Assigned task
Using the records that appear below, write out exactly the lines from the one with "Across job 2232" through the one with "Job 2019 has", keeping both end lines.
==== Information supplied ====
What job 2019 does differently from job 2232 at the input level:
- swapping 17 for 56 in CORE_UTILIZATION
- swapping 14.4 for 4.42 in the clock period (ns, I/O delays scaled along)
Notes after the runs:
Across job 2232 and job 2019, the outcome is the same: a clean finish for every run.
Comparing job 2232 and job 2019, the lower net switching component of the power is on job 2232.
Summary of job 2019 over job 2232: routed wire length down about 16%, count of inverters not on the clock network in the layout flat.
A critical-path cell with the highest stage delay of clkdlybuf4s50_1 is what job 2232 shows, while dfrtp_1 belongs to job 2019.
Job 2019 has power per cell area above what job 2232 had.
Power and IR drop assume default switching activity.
<file path="config.mk">
export PLATFORM = sky130hd
export DESIGN_NAME = AYUMU
export DESIGN_NICKNAME = AYUMU
export VERILOG_FILES = /design/flow/design.v
export SDC_FILE = /design/flow/constraint.sdc
export NUM_CORES = 4
export LEC_CHECK = 0
export ABC_AREA = 1
export CAP_MARGIN = 20
export CELL_PAD_IN_SITES_DETAIL_PLACEMENT = 1
export CORE_MARGIN = 2
export CORE_UTILIZATION = 67
export GPL_ROUTABILITY_DRIVEN = 0
export GPL_TIMING_DRIVEN = 1
export HOLD_SLACK_MARGIN = 0.25
export MAX_ROUTING_LAYER = met4
export MIN_ROUTING_LAYER = met2
export SLEW_MARGIN = 30
</file>
<file path="constraint.sdc">
create_clock -name core_clock -period 10.0 [get_ports {CLK}]
set_input_delay 2.0000 -clock core_clock [delete_from_list [all_inputs] [get_ports {CLK}]]
set_output_delay 2.0000 -clock core_clock [all_outputs]
set_load 0.01 [all_outputs]
</file>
====
Solution to this problem
Across job 2232 and job 2019, the outcome is the same: a clean finish for every run.
Comparing job 2232 and job 2019, the lower net switching component of the power is on job 2232.
Summary of job 2019 over job 2232: routed wire length down about 16%, count of inverters not on the clock network in the layout flat.
A critical-path cell with the highest stage delay of clkdlybuf4s50_1 is what job 2232 shows, while dfrtp_1 belongs to job 2019.
Job 2019 has power per cell area above what job 2232 had.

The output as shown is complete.